Project

General

Profile

Feature #11454

Add union types

Added by Richard Neswold almost 4 years ago. Updated 5 months ago.

Status:
New
Priority:
Normal
Assignee:
-
Category:
-
Target version:
-
Start date:
01/20/2016
Due date:
% Done:

0%

Estimated time:
Duration:

Description

Synopsis

Sometimes it makes sense that a field in a message ought to contain one of several possible types. For instance, DPM has eight reply messages which are all essentially the same except the data field is of different types. We could have created one reply message with eight optional fields, but we like the type-safety that the current approach provides. What we'd really like to do, however, is something like this (syntax may change):

enum DataType {
    RawVal(binary),
    ScalarVal(float),
    TextVal(string),
    ScalarArray(float[]),
    TextArray(string[])
}

reply data {
    int64 ref_id;
    int64 timestamp;
    int64 cycle;
    DataType data;
}

In this example, there is only one message that describes a data reply. The data field is of the DataType enumeration and it can only hold one of the five types of data. Each enumerated value is associated with a value of a specified type. So, for instance, if the message had a RawVal value, it would also contain a binary value.

This can be emulated (poorly) with the current protocol compiler using optional fields for each case and only populating one at any given time. This, however, is error prone and code would have to handle the case when more than one field is present since it is a possible input. optional fields are analogous to checkbox widget in a user interface. What this issue is proposing is the analog of radio buttons. Our enumeration type gets us close to this, but falls short. What we would like is for each enumeration case to be associated with zero or more values.
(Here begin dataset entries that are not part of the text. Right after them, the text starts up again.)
--- src/rtl/adc_scanner.sv ---
// adc_scanner: multi-channel ADS1115 scanner. While enabled it walks MUX_LIST, runs one
// single-shot conversion per channel over the shared byte-level I2C master, polls the OS bit
// with a bounded retry count, and streams each result out tagged with its channel index.
//
// Ports:
//   clk_i, rst_i          clock, synchronous active-high reset
//   enable_i              level; scanning continues while high
//   pga_i                 PGA code, sampled when each channel starts
//   data_o / channel_o    last result and the channel it belongs to
//   data_valid_o          one-cycle pulse when a result is published
//   timeout_o             one-cycle pulse when a channel never finished converting
//   busy_o                high whenever the FSM is not idle
//   i2c_*                 instruction/enable/complete handshake to the I2C master
module adc_scanner #(
  parameter logic [6:0]                ADDRESS      = 7'd72,
  parameter int unsigned               NUM_CHANNELS = 4,
  parameter logic [3*NUM_CHANNELS-1:0] MUX_LIST     = {3'b111, 3'b110, 3'b101, 3'b100},
  parameter int unsigned               POLL_DELAY   = 256,
  parameter int unsigned               MAX_POLLS    = 16,
  localparam int unsigned              CH_W         = (NUM_CHANNELS > 1) ?
                                                      $clog2(NUM_CHANNELS) : 1
) (
  input  logic            clk_i,
  input  logic            rst_i,
  input  logic            enable_i,
  input  logic [2:0]      pga_i,
  output logic [15:0]     data_o,
  output logic [CH_W-1:0] channel_o,
  output logic            data_valid_o,
  output logic            timeout_o,
  output logic            busy_o,
  output logic [1:0]      i2c_instruction_o,
  output logic            i2c_enable_o,
  output logic [7:0]      i2c_byte_to_send_o,
  input  logic [7:0]      i2c_byte_received_i,
  input  logic            i2c_complete_i
);

  localparam int unsigned DW       = $clog2(POLL_DELAY + 1);
  localparam int unsigned PW       = $clog2(MAX_POLLS + 1);
  localparam int unsigned NumSlots = 2 ** CH_W;
  // Pad the list to a power-of-two table so any ch_q value indexes in range.
  localparam logic [3*NumSlots-1:0] MuxExt = (3 * NumSlots)'(MUX_LIST);

  localparam logic [1:0] InstrStart = 2'd0;
  localparam logic [1:0] InstrStop  = 2'd1;
  localparam logic [1:0] InstrRead  = 2'd2;
  localparam logic [1:0] InstrWrite = 2'd3;

  localparam logic [1:0] CapNone   = 2'd0;
  localparam logic [1:0] CapStatus = 2'd1;
  localparam logic [1:0] CapMsb    = 2'd2;
  localparam logic [1:0] CapLsb    = 2'd3;

  typedef enum logic [2:0] {
    StIdle, StConfig, StDelay, StPoll, StCheck, StFetch, StEmit, StNext
  } state_e;

  state_e          state_q, state_d;
  logic [3:0]      op_q, op_d;
  logic            seen_low_q, seen_low_d;
  logic            en_q, en_d;
  logic [1:0]      instr_q, instr_d;
  logic [7:0]      byte_q, byte_d;
  logic [CH_W-1:0] ch_q, ch_d;
  logic [2:0]      pga_q, pga_d;
  logic [PW-1:0]   polls_q, polls_d;
  logic [DW-1:0]   delay_q, delay_d;
  logic [7:0]      status_q, status_d;
  logic [7:0]      msb_q, msb_d;
  logic [7:0]      lsb_q, lsb_d;
  logic [15:0]     data_q, data_d;
  logic [CH_W-1:0] channel_q, channel_d;
  logic            dv_q, dv_d;
  logic            to_q, to_d;
  logic            busy_q, busy_d;

  logic [2:0] mux_tbl [NumSlots];
  logic [1:0] op_instr;
  logic [7:0] op_byte;
  logic       op_last;
  logic [1:0] op_cap;

  always_comb begin
    for (int k = 0; k < NumSlots; k++) begin
      mux_tbl[k] = MuxExt[3*k +: 3];
    end
  end

  // Instruction table for the current op of each bus sequence.
  always_comb begin
    op_instr = InstrStart;
    op_byte  = 8'h00;
    op_last  = 1'b0;
    op_cap   = CapNone;
    case (state_q)
      StConfig: begin
        case (op_q)
          4'd0:    op_instr = InstrStart;
          4'd1:    begin op_instr = InstrWrite; op_byte = {ADDRESS, 1'b0}; end
          4'd2:    begin op_instr = InstrWrite; op_byte = 8'h01; end
          4'd3:    begin
            op_instr = InstrWrite;
            op_byte  = {1'b1, mux_tbl[ch_q], pga_q, 1'b1};
          end
          4'd4:    begin op_instr = InstrWrite; op_byte = 8'h83; end
          default: begin op_instr = InstrStop; op_last = 1'b1; end
        endcase
      end
      StPoll: begin
        case (op_q)
          4'd0:    op_instr = InstrStart;
          4'd1:    begin op_instr = InstrWrite; op_byte = {ADDRESS, 1'b1}; end
          4'd2:    begin op_instr = InstrRead; op_cap = CapStatus; end
          4'd3:    op_instr = InstrRead;
          default: begin op_instr = InstrStop; op_last = 1'b1; end
        endcase
      end
      StFetch: begin
        case (op_q)
          4'd0:    op_instr = InstrStart;
          4'd1:    begin op_instr = InstrWrite; op_byte = {ADDRESS, 1'b0}; end
          4'd2:    begin op_instr = InstrWrite; op_byte = 8'h00; end
          4'd3:    op_instr = InstrStop;
          4'd4:    op_instr = InstrStart;
          4'd5:    begin op_instr = InstrWrite; op_byte = {ADDRESS, 1'b1}; end
          4'd6:    begin op_instr = InstrRead; op_cap = CapMsb; end
          4'd7:    begin op_instr = InstrRead; op_cap = CapLsb; end
          default: begin op_instr = InstrStop; op_last = 1'b1; end
        endcase
      end
      default: ;
    endcase
  end

  always_comb begin
    state_d    = state_q;
    op_d       = op_q;
    seen_low_d = seen_low_q;
    en_d       = en_q;
    instr_d    = instr_q;
    byte_d     = byte_q;
    ch_d       = ch_q;
    pga_d      = pga_q;
    polls_d    = polls_q;
    delay_d    = delay_q;
    status_d   = status_q;
    msb_d      = msb_q;
    lsb_d      = lsb_q;
    data_d     = data_q;
    channel_d  = channel_q;
    dv_d       = 1'b0;
    to_d       = 1'b0;

    unique case (state_q)
      StIdle: begin
        if (enable_i) begin
          ch_d    = '0;
          pga_d   = pga_i;
          op_d    = 4'd0;
          state_d = StConfig;
        end
      end
      StConfig, StPoll, StFetch: begin
        if (!en_q) begin
          // Issue cycle: instruction and byte stay frozen until the op completes.
          en_d       = 1'b1;
          instr_d    = op_instr;
          byte_d     = op_byte;
          seen_low_d = 1'b0;
        end else if (!i2c_complete_i) begin
          seen_low_d = 1'b1;
        end else if (seen_low_q) begin
          en_d = 1'b0;
          case (op_cap)
            CapStatus: status_d = i2c_byte_received_i;
            CapMsb:    msb_d    = i2c_byte_received_i;
            CapLsb:    lsb_d    = i2c_byte_received_i;
            default:   ;
          endcase
          if (op_last) begin
            op_d = 4'd0;
            if (state_q == StConfig) begin
              polls_d = '0;
              delay_d = '0;
              state_d = StDelay;
            end else if (state_q == StPoll) begin
              polls_d = polls_q + PW'(1);
              state_d = StCheck;
            end else begin
              state_d = StEmit;
            end
          end else begin
            op_d = op_q + 4'd1;
          end
        end
      end
      StDelay: begin
        if (delay_q == DW'(POLL_DELAY - 1)) begin
          delay_d = '0;
          state_d = StPoll;
        end else begin
          delay_d = delay_q + DW'(1);
        end
      end
      StCheck: begin
        if (status_q[7]) begin
          state_d = StFetch;
        end else if (polls_q == PW'(MAX_POLLS)) begin
          to_d      = 1'b1;
          channel_d = ch_q;
          state_d   = StNext;
        end else begin
          state_d = StDelay;
        end
      end
      StEmit: begin
        data_d    = {msb_q, lsb_q};
        channel_d = ch_q;
        dv_d      = 1'b1;
        state_d   = StNext;
      end
      StNext: begin
        ch_d = (ch_q == CH_W'(NUM_CHANNELS - 1)) ? '0 : ch_q + CH_W'(1);
        if (enable_i) begin
          pga_d   = pga_i;
          state_d = StConfig;
        end else begin
          state_d = StIdle;
        end
      end
    endcase

    busy_d = (state_d != StIdle);
  end

  always_ff @(posedge clk_i) begin
    if (rst_i) begin
      state_q    <= StIdle;
      op_q       <= 4'd0;
      seen_low_q <= 1'b0;
      en_q       <= 1'b0;
      instr_q    <= 2'd0;
      byte_q     <= 8'h00;
      ch_q       <= '0;
      pga_q      <= 3'd0;
      polls_q    <= '0;
      delay_q    <= '0;
      status_q   <= 8'h00;
      msb_q      <= 8'h00;
      lsb_q      <= 8'h00;
      data_q     <= 16'h0000;
      channel_q  <= '0;
      dv_q       <= 1'b0;
      to_q       <= 1'b0;
      busy_q     <= 1'b0;
    end else begin
      state_q    <= state_d;
      op_q       <= op_d;
      seen_low_q <= seen_low_d;
      en_q       <= en_d;
      instr_q    <= instr_d;
      byte_q     <= byte_d;
      ch_q       <= ch_d;
      pga_q      <= pga_d;
      polls_q    <= polls_d;
      delay_q    <= delay_d;
      status_q   <= status_d;
      msb_q      <= msb_d;
      lsb_q      <= lsb_d;
      data_q     <= data_d;
      channel_q  <= channel_d;
      dv_q       <= dv_d;
      to_q       <= to_d;
      busy_q     <= busy_d;
    end
  end

  assign data_o             = data_q;
  assign channel_o          = channel_q;
  assign data_valid_o       = dv_q;
  assign timeout_o          = to_q;
  assign busy_o             = busy_q;
  assign i2c_instruction_o  = instr_q;
  assign i2c_enable_o       = en_q;
  assign i2c_byte_to_send_o = byte_q;

endmodule

--- config.mk ---
export PLATFORM = sky130hd
export DESIGN_NAME = adc_scanner
export DESIGN_NICKNAME = d
export VERILOG_FILES = /design/src/rtl/adc_scanner.sv
export SDC_FILE = /design/constraint.sdc
export NUM_CORES = 1
export LEC_CHECK = 0
export BUFFER_PORTS_ARGS = -buffer_cell sky130_fd_sc_hd__buf_4
export CORE_UTILIZATION = 45
export CTS_BUF_LIST = sky130_fd_sc_hd__clkbuf_8
export DETAILED_ROUTE_END_ITERATION = 7
export GPL_TIMING_DRIVEN = 1
export RECOVER_POWER = 100
export SLEW_MARGIN = 20
export SYNTH_ARGS = -nofsm -noshare
export SYNTH_HDL_FRONTEND = slang
export SYNTH_SLANG_ARGS = --single-unit
export TNS_END_PERCENT = 10
--- constraint.sdc ---
create_clock -name clk_i -period 2.4 [get_ports clk_i]
set_input_delay 0.36 -clock clk_i [delete_from_list [all_inputs] [get_ports clk_i]]
set_output_delay 0.36 -clock clk_i [all_outputs]
set_load 0.005 [all_outputs]
# [Yosys cells after proc, flatten, opt, wreduce, memory -nomap -nowiden]
# Cells that the tools add are included.
[totals] inputBits=15 output_inout_bits=32 register_bits=83
[classes] reduce_logical=30 add_sub_neg=4 mux=58 eq_ne=29 order_cmp=1 bitwise=3
[op_table] cell="$mux W9" n=6
[op_table] cell="$mux W3" n=11
[op_table] cell="$pmux W8 S4" n=1
[op_table] cell="$pmux W8 S3" n=1
[op_table] cell="$mux W4" n=5
[op_table] cell="$pmux W2 S2" n=5
[op_table] cell="$reduce_and A5 Y1" n=4
[op_table] cell="$ne A2 B2 Y1 const B" n=9
[op_table] cell="$pmux W2 S3" n=3
[op_table] cell="$pmux W3 S6" n=1
[op_table] cell="$pmux W9 S2" n=1
[op_table] cell="$eq A4 B3 Y1 const B" n=4
[op_table] cell="$pmux W8 S2" n=1
[op_table] cell="$eq A3 B3 Y1 const B" n=4
[op_table] cell="$mux W1" n=12
[op_table] cell="$reduce_and A6 Y1" n=2
[op_table] cell="$mux W2" n=5
[op_table] cell="$mux W5" n=2
[op_table] cell="$reduce_bool A2 Y1" n=5
[op_table] cell="$add A9 B1 Y9 const B" n=1
[op_table] cell="$eq A9 B8 Y1 const B" n=1
[op_table] cell="$reduce_or A3 Y1" n=3
[op_table] cell="$eq A4 B2 Y1 const B" n=2
[op_table] cell="$mux W8" n=1
[op_table] cell="other kinds (24)" n=35

# [Longest topological paths before layout]
[logic_depth] ltp_word=10 depth_mapped=8 mapped_depth_nobuf=7

# [Worst setup path before layout]
# Ideal clock, no wire load.
[synth_timing] path_type="register to register" startpoint="reg op_q[0]" endpoint="reg busy_q, in the netlist busy_o" path_stages_with_launch=8 arrival_time_ns=2.023 path_buffers=0 setup_slack_ns=0.303 synth_period_minus_slack_ns=2.097 path_cell_list="dfxtp_1 > inv_1 > ha_1 > or4_4 > a211oi_4 > nand2_1 > a211o_1 > o211ai_2"
[synth_between] elab_chain_cells=10
[synth_lines] element="start, declared" line="60" text="logic [3:0] op_q, op_d;"
[synth_lines] element="start signal, assigned" line="259" text="op_q <= op_d;"
[synth_lines] element="$eq A4 B3 Y1 (tied with other cells)" line="120" text="case (op_q)"
[synth_lines] element="$reduce_or A8 Y1 (no source line) (tied with other cells)"
[synth_lines] element="$mux W1, on equally long branches" line="120, 111, 98"
[synth_lines] element="$pmux W1 S3 *" line="96" text="case (state_q)"
[synth_lines] element="$mux W3 *" line="181" text="if (op_last) begin"
[synth_lines] element="$mux W3 *" line="173" text="end else if (seen_low_q) begin"
[synth_lines] element="$mux W3 *" line="171" text="end else if (!i2c_complete_i) begin"
[synth_lines] element="$mux W3 *" line="165" text="if (!en_q) begin"
[synth_lines] element="$pmux W3 S6 *" line="155" text="unique case (state_q)"
[synth_lines] element="$reduce_bool A3 Y1 *" line="234" text="busy_d = (state_d != StIdle);"
[synth_lines] element="end signal, assigned" line="275" text="busy_q <= busy_d;"
[synth_lines] element="end, declared" line="76" text="logic busy_q, busy_d;"
# Every way passes the cells marked *; elsewhere a longest branch is shown, timed or not.
# A chain may end at the register's enable or synchronous reset.

# [Worst setup path in the final report]
[layout_timing] startpoint="reg op_q[1]" endpoint="reg busy_q, in the netlist busy_o"
# The elaborated chain is that of the path after synthesis.

==> impl_metrics.yaml <==
grt:
  grt_usage_pct: 22.0
  overflow: 0
  grt_pass1_wl_um: 14400
  antenna_found_initial: 0
  grt_max_degree: 61
  grt_pass1_vias: 2929
critical_path:
  crit_type: "flop to flop"
  start_kind: "flop"
  critPathTopFamily: "compound AO/OA/AOI/OAI gates"
  max_stage_delay_ns: 0.58
  cp.arrival_ns: 2.53
  slowest_stage: "or4_4"
  crit_chain: "inv_1 > ha_2 > or4_4 > a211oi_4 > nand2_1 > a211o_1 > o211ai_2"
  required_ns: 2.68
  crit_path_end_kind: "flop"
  cp_max_fo: 7
  crit_buf_inv: 1
timing:
  relSlewSlack_pct: 59.9
  rsz0062_at_grt: "yes"
  worst_slew_pin_slew_ns: 0.602
  skew_ns: 0.0189
  fin_tns_setup_ns: 0
  max_freq_ghz: 0.443
  maxSlewViolCount: 0
  period_needed_ns: 2.26
  report.final.setup_viol: 0
  timing.final.crit_share_pct: 94.1
  hold_ws_ns: 0.243
  hold_viol_final: 0
detailed_routing:
  dr.first_iter.drc_count: 131
  totalWireLength_um: 8230
  drc: 0
  post_drt_wl_per_cell_um: 14.6
  viasPerCell: 5.35
  drtAntennaViolNets: 0
  firstDrtPassIters: 4
  num_vias: 3020
layout:
  drive_gt1_share_pct: 20.2
  fin_util_pct: 57.3
  antenna_cells: 0
  finalInstanceArea_um2: 4230
  final_nets: 484
  layout-area-overhead-vs-synth_pct: 21.0
place:
  dpl_cell_area_um2: 3990
  hpwlAfterDp_um: 5860
  gp_congestion: 0.863
  io_buffers: 46
floorplan:
  fp.dieH_um: 90.1
  die-area_um2: 8120
  die_w_um: 90.1
  boundaryPins: 47
  coreArea_um2: 7370
  row_count: 31
  initial_utilization_pct: 47.4
cts:
  root_buffer: "clkbuf_8"
  clk_latency_ns: 0.36
  cts_tree: "done"
  htree_levels: 3
  postCtsHoldBufs: 0
  clockBufferDepth: 2
  clkSlewWorstSetupHoldPaths_ns: 0.09
  cts_buffers: 9
  cts_num_sinks: 76
pwr:
  power.density_nw_per_um2: 623
  p_leak_nw: 1.77
  vdd_ir_drop_max_uv: 435
  total_power_mw: 2.63
synth:
  async_flop_share_pct: 0
  synthFlopType: "dfxtp_1"
  syn_inst: 408
  netlist_area_um2: 3490
  synth_edf_count: 0
  avgSynthCellArea_um2: 8.56
  synth_seq_cells: 76
  ys_warn_count: 0
  seq_area_frac_synth_pct: 43.6
  synth_fp_nets: 431
  yosysUniqueCellTypes: 58
worst_hold_path:
  hold_path_class: "input port to flop"
status:
  outcome: "completed"
run:
  max_cap_viol_count: 0
## metal layers
layer / share of wire [%] / GRT usage (%) / routed length (um) / up-vias
met5: 0 / 0 / 0 / -
met4: 1.6 / 7.39 / 133 / 0
met3: 4.9 / 6.09 / 405 / 10
met2: 44 / 33.3 / 3650 / 65
met1: 49 / 30.2 / 4040 / 1423
li1: - / - / - / 1522
## final timing paths
check / start / endpoint / slack [ns] / depth (start not counted)
max: op_q[1]$_SDFFE_PP0P_ / busy_o$_SDFF_PP0_ / 0.14 / 7
max reg2reg: op_q[1]$_SDFFE_PP0P_ / busy_o$_SDFF_PP0_ / 0.14 / 7
min reg2reg: delay_q[8]$_SDFFE_PP0P_ / delay_q[8]$_SDFFE_PP0P_ / 0.45 / 2
min: pga_i[1] / pga_q[1]$_SDFFE_PP0P_ / 0.24 / 3
## tightest hold or removal path, cell delays in order
cell and delay [ns]:
buf_4 0.08, mux2i_1 0.05, nor2_1 0.07
## report_power, final
group | switching [mW] | total (mW) | internal [mW]
registers | 0.0168 | 1.30 | 1.28
clock network | 0.488 | 1.13 | 0.646
logic | 0.115 | 0.203 | 0.0884
total | 0.620 | 2.63 | 2.01
## layout by cell type (no fill, tap or decap), types with 7 or more instances in the layout
cell       n
a211oi_1   7
o21ai_0   13
dfxtp_1   75
and3_1     8
nor2_1    62
clkbuf_8  11
buf_4     27
nor3_1     9
a21oi_1   27
mux2i_1   23
inv_1     11
nand2_1   51
clkbuf_4  31
## area by class of cell
type | count | area, um^2
fillers | 707 | 3140
multi-input cells | 302 | 1860
flip-flops and latches | 76 | 1520
repair buffers | 61 | 447
clock buffers | 11 | 151
well taps | 99 | 124
clock inverters | 5 | 82.6
inverters | 11 | 41.3
## per-stage QoR
step	std cells	setup WS [ns]
after floorplan	408	0.303
after global placement	549	0.167
after detailed placement	549	0.0557
after CTS	565	0.0346
after global routing	565	-0.00770
final	565	0.141
## state kept, by name, indices dropped and copies added (netlist names)
signal and count:
op_q 4, busy_o 1, timeout_o 1, delay_q 9, polls_q 5, channel_o 2, i2c_enable_o 1, seen_low_q 1
ch_q 2, lsb_q 8, msb_q 8, pga_q 3, state_q 3, data_valid_o 1, status_q 1, i2c_byte_to_send_o 8
data_o 16, i2c_instruction_o 2
## cells in the mapped netlist, types with 2 or more instances
| master | number | share of area (%) |
|---|---|---|
| a31o_2 | 2 | 0.50 |
| inv_1 | 11 | 1.2 |
| a22oi_1 | 3 | 0.64 |
| nor3b_1 | 4 | 0.86 |
| clkbuf_1 | 12 | 1.3 |
| a21boi_0 | 2 | 0.43 |
| a31oi_1 | 4 | 0.72 |
| nand3b_1 | 2 | 0.43 |
| a22o_1 | 3 | 0.75 |
| or2_2 | 3 | 0.54 |
| nor3_1 | 9 | 1.3 |
| buf_2 | 5 | 0.72 |
| dfxtp_1 | 76 | 44 |
| xor2_1 | 4 | 1.0 |
| a211oi_1 | 7 | 1.5 |
| nand2_1 | 51 | 5.5 |
| mux2i_1 | 23 | 6.6 |
| or3_1 | 2 | 0.36 |
| o21a_1 | 2 | 0.43 |
| nand2b_1 | 6 | 1.1 |
| and3_1 | 8 | 1.4 |
| a21o_1 | 5 | 1.1 |
| nor4_1 | 2 | 0.36 |
| a21oi_1 | 27 | 3.9 |
| o21ai_0 | 13 | 1.9 |
| nor4bb_1 | 2 | 0.57 |
| nand3_1 | 6 | 0.86 |
| a211o_1 | 3 | 0.75 |
| ha_1 | 8 | 2.9 |
| nor4b_1 | 2 | 0.50 |
| nor2_1 | 62 | 6.7 |
| xnor2_1 | 5 | 1.3 |
| o22ai_1 | 2 | 0.36 |
| a221oi_1 | 2 | 0.50 |
| nor2b_1 | 5 | 0.90 |
| and2_1 | 3 | 0.54 |
## kinds of logic (layout without fill, tap and decap cells)
kind of cell	count (synthesis)	after routing	synth area share, %
buffers and inverters	30	88	3.51
XOR/XNOR	9	9	2.26
adder cells (fa/ha/maj)	8	8	2.87
flip-flops	76	76	43.6
AO/OA/AOI/OAI	85	85	16.5
AND/OR/NAND/NOR	177	177	24.7
multiplexers	23	23	6.59
## what timing repair did
action | in CTS | in global routing
buffers inserted | 0 | 0
setup endpoints to repair | 0 | 17
resized for setup | 0 | 4
Note: power is estimated with default switching activity, not from simulation.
Here's a union type, representing ACNET node addresses) where each value is associated with a different number of values. This example is used later in this document when showing how it is represented in the target languages:

enum TargetNode {
    Multicast,
    Name(string),
    TrunkNode(int16, int16)
}

Here Multicast means the target is the ACNET multicast address. The Name instance contains the alphabetical name of the target. Lastly, TrunkNode holds the trunk and node addresses.

Implementation

Network Layout

Currently enumerations are encoded as integers with an '8' tag. The value of the enumeration is the hashed value of the enumeration value name appended to the type name. For instance, if an enumeration had the hashed value 0x123456, it gets encoded as:

83 12 34 56

The new layout would treat enumerations as a heterogenous array with the tag '8' instead of '5'. The tag byte will never be less than 0x81 because there will always be an enumeration value. Using the TargetNode example above and assuming "Multicast", "Name", and "TrunkNode" hash to 0x1234, 0x5678, and 0x9abc, respectively, then Multicast would encode as

81 12 12 34

Name("CLX1") would encode as

82 12 56 78 31 04 'C' 'L' 'X' '1'

and TrunkNode(14, 73) would encode as

83 12 9a bc 11 0e 11 49

Mapping

How would this map to target languages? For Java, C++, and Objective-C, an enum of this type would probably become a simple class hierarchy. Javascript and Python might be class hierarchies, too, or we may find an alternate, better mapping.

C++

If all enumerated values lack an argument, then the C++ generator can define the enumeration using the standard enum keyword. If any value takes an argument, then the entire enumeration needs to use an alternate representation. It was originally thought we could use a union to map the various enumerations on top of each other. A type code field would indicate which data was present. But this is horribly error prone. So instead, we'll create a class hierarchy:

struct TargetNode_Base_e {
    virtual ~TargetNode_e() {}
    virtual TargetNode_Base_e* dup() const = 0;
};

struct TargetNode_Multicast_e : TargetNode_Base_e {
    virtual TargetNode_Base_e* dup() { return new TargetNode_Multicast_e; };
};

struct TargetNode_Name_e : TargetNode_Base_e {
    std::string param1;

    TargetNode_Name_e(TargetNode_Name_e(const& o) :
        param1(o.param1) {}

    virtual TargetNode_Base_e* dup() { return new TargetNode_Name_e(*this); };
};

struct TargetNode_TrunkNode_e : TargetNode_Base_e {
    int16_t param1;
    int16_t param2;

    TargetNode_TrunkNode_e(TargetNode_TrunkNode_e const& o) :
        param1(o.param1), param2(o.param2) {}

    virtual TargetNode_Base_e* dup() { return new TargetNode_TrunkNode_e(*this); };
};

class TargetNode_e {
    std::auto_ptr<TargetNode_Base_e*> ptr;

    TargetNode();

 public:
    ~TargetNode_e() { }

    static TargetNode_e make_Multicast();
    static TargetNode_e make_Name(std::string const&);
    static TargetNode_e make_TrunkNode(int16_t, int16_t);

    template <class T>
    T* get() const { return dynamic_cast<T*>(ptr); }
};

Of course, the above isn't complete and needs to be fleshed out so values are copied properly, memory is freed properly, etc.

To build a value:

    TargetNode_e temp = TargetNode_e::make_Multicast();

    TargetNode_e temp = TargetNode_e::make_Name("CLXSRV");

    TargetNode_e temp = TargetNode_e::make_TrunkNode(13, 10);

To get a value:

    TargetNode_e fld = msg.enum_field;

    if ((TargetNode_Name_e* const temp = fld.get<TargetNode_Name_e*>()) != 0) {
    }

There may be a way to simplify this mapping. Using namespaces or nested classes may shorten the names. Maybe someone has a completely different way to accomplish this in C++. Whatever the solution, it must 100% type-safe, RAII compliant, and exception-safe.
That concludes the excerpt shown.